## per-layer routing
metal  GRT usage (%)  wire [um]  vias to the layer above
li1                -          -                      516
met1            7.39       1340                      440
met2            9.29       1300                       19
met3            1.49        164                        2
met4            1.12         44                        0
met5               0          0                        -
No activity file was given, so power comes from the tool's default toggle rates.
`flow/run.sh`:
```
#!/bin/bash
# OpenROAD 26Q1-2900-gdf79404cd8, Yosys 0.63+post, stock flow scripts
make -C /OpenROAD-flow-scripts/flow DESIGN_CONFIG=/design/flow/config.mk WORK_HOME=/design/flow/orfs finish
```
`flow/config.mk`:
```
export PLATFORM = sky130hd
export DESIGN_NAME = trigger_generator
export DESIGN_NICKNAME = trigger_generator
export VERILOG_FILES = /design/flow/design.v
export SDC_FILE = /design/flow/constraint.sdc
export NUM_CORES = 4
export LEC_CHECK = 1
export CORE_AREA = 10 10 70 70
export DIE_AREA = 0 0 80 80
```
`flow/constraint.sdc`:
```
current_design trigger_generator

set clk_period 1.5
set clk_io_pct 0.2

create_clock -name clk0 -period $clk_period [get_ports {i_clk}]

set non_clock_inputs [all_inputs -no_clocks]
set_input_delay [expr $clk_period * $clk_io_pct] -clock clk0 $non_clock_inputs
set_output_delay [expr $clk_period * $clk_io_pct] -clock clk0 [all_outputs]
```
===== /design/flow/run.sh =====
#!/bin/bash
# OpenROAD 26Q1-2900-gdf79404cd8, Yosys 0.63+post, stock flow scripts
make -C /OpenROAD-flow-scripts/flow DESIGN_CONFIG=/design/flow/config.mk WORK_HOME=/design/flow/orfs finish

===== /design/flow/config.mk =====
export PLATFORM = sky130hd
export DESIGN_NAME = signal_frame
export DESIGN_NICKNAME = signal_frame
export VERILOG_FILES = /design/flow/design.v
export SDC_FILE = /design/flow/constraint.sdc
export NUM_CORES = 4
export LEC_CHECK = 1
export CORE_UTILIZATION = 30
export SYNTH_MEMORY_MAX_BITS = 65536

===== /design/flow/constraint.sdc =====
current_design signal_frame

set clk_period 2825.7
set clk_io_pct 0.2

create_clock -name clk0 -period $clk_period [get_ports {i_clk}]

set non_clock_inputs [all_inputs -no_clocks]
set_input_delay [expr $clk_period * $clk_io_pct] -clock clk0 $non_clock_inputs
set_output_delay [expr $clk_period * $clk_io_pct] -clock clk0 [all_outputs]
==> ./design.v <==
`timescale 1ns / 1ps
module AddressTranslator (
    input               clk,
    input               rst,
    input               ram_en,
    input       [63:0]  satp,
    input       [63:0]  inst_addr,
    input       [63:0]  data_addr,
    input       [63:0]  memory_data1,
    input       [63:0]  memory_data2,
    output              finish,
    output  reg [63:0]  memory_addr1,
    output  reg [63:0]  memory_addr2
);
    wire   [3:0]   satp_mode;
    wire   [43:0]  satp_ppn;
    reg    [1:0]   trans_state1, next_state1;
    reg    [1:0]   trans_state2, next_state2;
    reg            finish1, finish2;
    reg            pte_D_1, pte_A_1, pte_G_1, pte_U_1, pte_X_1, pte_W_1, pte_R_1, pte_V_1;
    reg    [1:0]   pte_RSW_1;
    reg    [25:0]  pte_PPN2_1;
    reg    [8:0]   pte_PPN1_1, pte_PPN0_1;
    reg    [9:0]   pte_reserved_1;
    wire   [8:0]   vpn2_1, vpn1_1, vpn0_1;
    wire   [11:0]  pgoff_1;
    reg            pte_D_2, pte_A_2, pte_G_2, pte_U_2, pte_X_2, pte_W_2, pte_R_2, pte_V_2;
    reg    [1:0]   pte_RSW_2;
    reg    [25:0]  pte_PPN2_2;
    reg    [8:0]   pte_PPN1_2, pte_PPN0_2;
    reg    [9:0]   pte_reserved_2;
    wire   [8:0]   vpn2_2, vpn1_2, vpn0_2;
    wire   [11:0]  pgoff_2;
    assign vpn2_1 = inst_addr[38:30];
    assign vpn1_1 = inst_addr[29:21];
    assign vpn0_1 = inst_addr[20:12];
    assign pgoff_1 = inst_addr[11:0];
    assign vpn2_2 = data_addr[38:30];
    assign vpn1_2 = data_addr[29:21];
    assign vpn0_2 = data_addr[20:12];
    assign pgoff_2 = data_addr[11:0];
    assign satp_mode = satp[63:60];
    assign satp_ppn = satp[43:0];
    assign finish = ram_en ? finish1 && finish2 : finish1;
    localparam 
        S_IDLE = 0,
        S_LEVEL1 = 1,
        S_LEVEL2 = 2,
        S_LEVEL3 = 3;
    always @(posedge clk or posedge rst) begin
        if (rst) begin
            trans_state1 = S_IDLE;
            next_state1 = S_IDLE;
            finish1 = 1'b0;
        end else if (satp_mode == 0) begin
            finish1 = 1'b0;
            memory_addr1 = inst_addr;
        end else begin
            trans_state1 = next_state1;
            if (trans_state1 == S_IDLE) begin
                finish1 = 1'b0;
            end
            if (1'b1) begin
                if (finish1) begin
                    finish1 = 1'b0;
                end
                case (trans_state1)
                    S_IDLE: begin
                        memory_addr1 = {8'b0, satp_ppn, vpn2_1, 3'b0};
                        next_state1 = S_LEVEL1;
                        finish1 = 1'b0;
                    end
                    S_LEVEL1: begin
                        {pte_reserved_1, pte_PPN2_1, pte_PPN1_1, pte_PPN0_1, pte_RSW_1, pte_D_1, pte_A_1, pte_G_1, pte_U_1, pte_X_1, pte_W_1, pte_R_1, pte_V_1} = memory_data1[63:0];
                        if (pte_R_1 == 1 || pte_X_1 == 1) begin
                            memory_addr1 = {8'b0, pte_PPN2_1, vpn1_1, vpn0_1, pgoff_1};
                            next_state1 = S_IDLE;
                            finish1 = 1'b1;
                        end else begin
                            memory_addr1 = {8'b0, pte_PPN2_1, pte_PPN1_1, pte_PPN0_1, vpn1_1, 3'b0};
                            next_state1 = S_LEVEL2;
                            finish1 = 1'b0;
                        end
                    end
                    S_LEVEL2: begin
                        {pte_reserved_1, pte_PPN2_1, pte_PPN1_1, pte_PPN0_1, pte_RSW_1, pte_D_1, pte_A_1, pte_G_1, pte_U_1, pte_X_1, pte_W_1, pte_R_1, pte_V_1} = memory_data1[63:0];
                        if (pte_R_1 == 1 || pte_X_1 == 1) begin
                            memory_addr1 = {8'b0, pte_PPN2_1, pte_PPN1_1, vpn0_1, pgoff_1};
                            next_state1 = S_IDLE;
                            finish1 = 1'b1;
                        end else begin
                            memory_addr1 = {8'b0, pte_PPN2_1, pte_PPN1_1, pte_PPN0_1, vpn0_1, 3'b0};
                            next_state1 = S_LEVEL3;
                            finish1 = 1'b0;
                        end
                    end
                    S_LEVEL3: begin
                        {pte_reserved_1, pte_PPN2_1, pte_PPN1_1, pte_PPN0_1, pte_RSW_1, pte_D_1, pte_A_1, pte_G_1, pte_U_1, pte_X_1, pte_W_1, pte_R_1, pte_V_1} = memory_data1[63:0];
                        memory_addr1 = {8'b0, pte_PPN2_1, pte_PPN1_1, pte_PPN0_1, pgoff_1};
                        next_state1 = S_IDLE;
                        finish1 = 1'b1;
                    end
                endcase
            end
        end
    end
    always @(posedge clk or posedge rst) begin
        if (rst) begin
            trans_state2 = S_IDLE;
            next_state2 = S_IDLE;
            finish2 = 1'b0;
        end else if (satp_mode == 0) begin
            finish2 = 1'b0;
            memory_addr2 = data_addr;
        end else begin
            trans_state2 = next_state2;
            if (trans_state2 == S_IDLE) begin
                finish2 = 1'b0;
                memory_addr2 = data_addr;
            end
            if (ram_en) begin
                if (finish2) begin
                    finish2 = 1'b0;
                end
                case (trans_state2)
                    S_IDLE: begin
                        memory_addr2 = {8'b0, satp_ppn, vpn2_2, 3'b0};
                        next_state2 = S_LEVEL1;
                        finish2 = 1'b0;
                    end
                    S_LEVEL1: begin
                        {pte_reserved_2, pte_PPN2_2, pte_PPN1_2, pte_PPN0_2, pte_RSW_2, pte_D_2, pte_A_2, pte_G_2, pte_U_2, pte_X_2, pte_W_2, pte_R_2, pte_V_2} = memory_data2[63:0];
                        if (pte_R_2 == 1 || pte_X_2 == 1) begin
                            memory_addr2 = {8'b0, pte_PPN2_2, vpn1_2, vpn0_2, pgoff_2};
                            next_state2 = S_IDLE;
                            finish2 = 1'b1;
                        end else begin
                            memory_addr2 = {8'b0, pte_PPN2_2, pte_PPN1_2, pte_PPN0_2, vpn1_2, 3'b0};
                            next_state2 = S_LEVEL2;
                            finish2 = 1'b0;
                        end
                    end
                    S_LEVEL2: begin
                        {pte_reserved_2, pte_PPN2_2, pte_PPN1_2, pte_PPN0_2, pte_RSW_2, pte_D_2, pte_A_2, pte_G_2, pte_U_2, pte_X_2, pte_W_2, pte_R_2, pte_V_2} = memory_data2[63:0];
                        if (pte_R_2 == 1 || pte_X_2 == 1) begin
                            memory_addr2 = {8'b0, pte_PPN2_2, pte_PPN1_2, vpn0_2, pgoff_2};
                            next_state2 = S_IDLE;
                            finish2 = 1'b1;
                        end else begin
                            memory_addr2 = {8'b0, pte_PPN2_2, pte_PPN1_2, pte_PPN0_2, vpn0_2, 3'b0};
                            next_state2 = S_LEVEL3;
                            finish2 = 1'b0;
                        end
                    end
                    S_LEVEL3: begin
                        {pte_reserved_2, pte_PPN2_2, pte_PPN1_2, pte_PPN0_2, pte_RSW_2, pte_D_2, pte_A_2, pte_G_2, pte_U_2, pte_X_2, pte_W_2, pte_R_2, pte_V_2} = memory_data2[63:0];
                        memory_addr2 = {8'b0, pte_PPN2_2, pte_PPN1_2, pte_PPN0_2, pgoff_2};
                        next_state2 = S_IDLE;
                        finish2 = 1'b1;
                    end
                endcase
            end
        end
    end
endmodule
==> ./run.sh <==
#!/bin/bash
# OpenROAD 26Q1-2900-gdf79404cd8, Yosys 0.63+post, stock flow scripts
make -C /OpenROAD-flow-scripts/flow DESIGN_CONFIG=/design/flow/config.mk WORK_HOME=/design/flow/orfs finish
==> ./config.mk <==
export PLATFORM = sky130hd
export DESIGN_NAME = AddressTranslator
export DESIGN_NICKNAME = AddressTranslator
export VERILOG_FILES = /design/flow/design.v
export SDC_FILE = /design/flow/constraint.sdc
export NUM_CORES = 4
export LEC_CHECK = 1
export CORE_AREA = 10 10 271 271
export DIE_AREA = 0 0 281 281
==> ./constraint.sdc <==
current_design AddressTranslator

set clk_period 6.5
set clk_io_pct 0.2

create_clock -name clk0 -period $clk_period [get_ports {clk}]

set non_clock_inputs [all_inputs -no_clocks]
set_input_delay [expr $clk_period * $clk_io_pct] -clock clk0 $non_clock_inputs
set_output_delay [expr $clk_period * $clk_io_pct] -clock clk0 [all_outputs]
==> flow_summary.toml <==
# generated from flow reports
[outcome]
outcome = "finished clean"

[floorplanning]
core_area_um2 = 67400
vertical_extent_of_the_die_um = 281
die_area_um2 = 79000
std_cell_rows = 95
floorplan.initialDensity = 0.102
die_x_um = 281
boundaryPins = 452

[drt]
first_pass_iteration_count_of_the_detailed_router = 7
drt-wirelength-per-cell_um = 21.9
routed-wl-met3_mm = 5.65
drt-vias-per-instance = 3.65
route.met2.wl_mm = 18.4
routed-via-count = 6924
route.layer.met1.wl_mm = 16.1
route.detailed.drc = 0
top_layer = "met5"
antenna_violating_nets_post_route = 0
drt_iter0_drc = 504
detail_route.wirelength_mm = 41.6

[min_path]
holdPathStages = 2
worstHoldPathType = "reg2reg"
hp-start = "next_state2[0]$_DFF_PP1_"
worstHoldEndpoint = "next_state2[0]$_DFF_PP1_"

[cts]
postCtsHoldBufs = 0
setup_buffers_after_cts = 0
cts_tree = "built"
cts.sinks = 138
clockBufferDepth = 2
cts-buffers-inserted = 17
worst_skew_pair.late_latency_ns = 0.48
cts_max_level = 4
post_cts_resized = 0
clkSlewWorstSetupHoldPaths_ns = 0.08
clock_tree.root_cell = "sky130_fd_sc_hd__clkbuf_16"

[critical_path]
r2r-start = "next_state2[2]$_DFF_PP0_"
slowest_delay_ns = 0.66
worst-endpoint-arrival_ns = 2.86
ff2ff_setup_slack_ns = 3.96
crit-reg2reg-capture = "memory_addr2[6]$_DFFE_PP_"
slowest_stage = "sky130_fd_sc_hd__clkdlybuf4s50_1"
timing.critical_path.to_type = "primary output"
worstPathCellList = "clkdlybuf4s50_1 > a21boi_0 > clkdlybuf4s50_1"
setup.worst_path.start = "ram_en"
critPathRequiredTime_ns = 5.20
cpMostUsedCell = "sky130_fd_sc_hd__clkdlybuf4s50_1"
rr_worst_depth = 4
cp_max_fo = 5
worst-setup-path-type = "in2out"
startpoint_type = "input port"

[placed_design]
place_worst_setup_slack_ns = 2.30
detailedPlacementHpwl_mm = 34.0
place_congestion = 0.915
io_buffers = 399

[final_timing]
fmaxAchievable_mhz = 240
post-route-worst-setup-slack_ns = 2.34
hold_viol = 0
timing.final.crit_share = 0.641
finalHoldWorstSlack_ns = 0.488
finalSetupViolCount = 0
fin_skew_ns = 0.0176
timing.final.max_slew_violations = 0
fin_setup_tns_ns = 0
tightestPinTransition_ns = 0.742
worst_slew_margin_rel = 0.505
finalCriticalPeriod_ns = 4.16
setup_repair_after_global_routing_missed_its_margin = "false"

[synth]
synthTopCellsByCount = "sky130_fd_sc_hd__edfxtp_1, sky130_fd_sc_hd__nand2_1, sky130_fd_sc_hd__o21ai_0, sky130_fd_sc_hd__nor2_1, sky130_fd_sc_hd__a22oi_1"
ys.flops = 138
ys_sh_xor = 0
top_count_cell_post_synth = "sky130_fd_sc_hd__edfxtp_1"
synthesis.instances = 623
avgSynthCellArea_um2 = 11.1
yosys.area_share.simple = 0.144
yosys.cell_types.count = 45
dominant_synthesized_flop_cell = "sky130_fd_sc_hd__edfxtp_1"
synth.yosys.warnings = 1
ys_cells = 623
async_sr_flop_fraction = 0.0725
mux_area_frac = 0.0410
number_of_synthesized_flops_with_an_enable_pin = 128
post_synth_instance_area_um2 = 6890
synth_compound_gate_area_share = 0.187
adder_share = 0
top_cells_by_area = "sky130_fd_sc_hd__edfxtp_1, sky130_fd_sc_hd__nand2_1, sky130_fd_sc_hd__o21ai_0"
top_cell_area_share = 0.558
topCombFamilyByArea = "AND-OR/OR-AND gates"
synth.yosys.seq_area_share = 0.595
ys_area_um2 = 6890
cell_type_with_the_largest_total_area_after_synthesis = "sky130_fd_sc_hd__edfxtp_1"

[pwr]
cellLeakagePower_nw = 4.41
max-vdd-ir-drop_v = 0.000155
power_per_cell_area_nw_per_um2 = 251

[global_route]
antenna_found_initial = 6
grt_resource_usage_total = 0.103
grt_start_max_net_pins = 55
vias_in_the_first_global_route = 7314
first_pass_grt_wire_length_mm = 55.8
grt_overflow = 0

[run]
log.warning_count = 77
number_of_max_cap_violations = 0

[final_layout]
drive_gt1_frac = 0.0705
nFillCells = 7296
utilization = 0.186
flow.area_growth_from_synthesis_pct = 81.7
[layer usage]
layer	GRT usage	vias to the layer above
met4	0.0309	6
met1	0.122	3283
met5	0	-
met2	0.157	432
met3	0.0579	54
li1	-	3149
[state kept, by name, indices dropped and copies added (netlist names), named ones only]
signal	cells
memory_addr2	64
next_state2	4
memory_addr1	64
next_state1	3
finish2	1
finish1	1
[cell families after synthesis]
| logic type | after synthesis |
|---|---|
| mux | 28 |
| buf+inv | 48 |
| compound gates | 184 |
| flops | 138 |
| simple gates | 225 |
[power by group]
group	switching, mW	leakage, nW	internal [mW]
registers	0.0520	1.38	1.13
clock network	0.466	0.292	0.610
logic	0.415	2.74	0.473
[through the flow]
stage / cell area [um^2] / std cells / power [mW]
final: 12500 / 1897 / 3.15
after global routing: 12500 / 1894 / 3.32
after CTS: 12500 / 1894 / 3.22
after detailed placement: 11900 / 1863 / 2.10
after global placement: 11900 / 1863 / 2.10
after floorplan: 6890 / 623 / 1.51
[placed cells by master (no fill, tap or decap), types with 18 or more instances in the layout]
master and instances:
sky130_fd_sc_hd__a22oi_1 28, sky130_fd_sc_hd__mux2i_1 26, sky130_fd_sc_hd__and2_1 20, sky130_fd_sc_hd__o21ai_0 57, sky130_fd_sc_hd__clkdlybuf4s50_1 399, sky130_fd_sc_hd__and3_1 18, sky130_fd_sc_hd__nor2_1 47, sky130_fd_sc_hd__edfxtp_1 128
sky130_fd_sc_hd__nand2_1 124, sky130_fd_sc_hd__a31oi_1 27
[worst max path at each step]
| stage | to | slack [ns] | cells past startpoint |
|---|---|---|---|
| 6_report | finish | 2.34 | 3 |
| 4_1_cts | finish | 2.27 | 3 |
| 5_1_grt | finish | 2.19 | 3 |
[layout make-up]
type	count	area [um^2]	area share
Timing Repair Buffer	412	4100	0.328
Sequential cell	138	4100	0.327
Multi-Input combinational cell	437	2590	0.207
Tap cell	873	1090	0.0873
Clock buffer	17	425	0.0340
Clock inverter	14	184	0.0147
Inverter	3	13.8	0.00110
Antenna cell	3	7.51	0.000600
[worst max-delay path: cells and delay by family]
kind / cells / cell delay [ns]
compound gates: 1 / 0.32
buf+inv: 2 / 1.24
Power is estimated from default activity; no workload was simulated.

--

◆ ASSIGNMENT:
The expected result is every line above containing the string "gates".

◆ ANSWER TO THIS TASK:
topCombFamilyByArea = "AND-OR/OR-AND gates"
| compound gates | 184 |
| simple gates | 225 |
compound gates: 1 / 0.32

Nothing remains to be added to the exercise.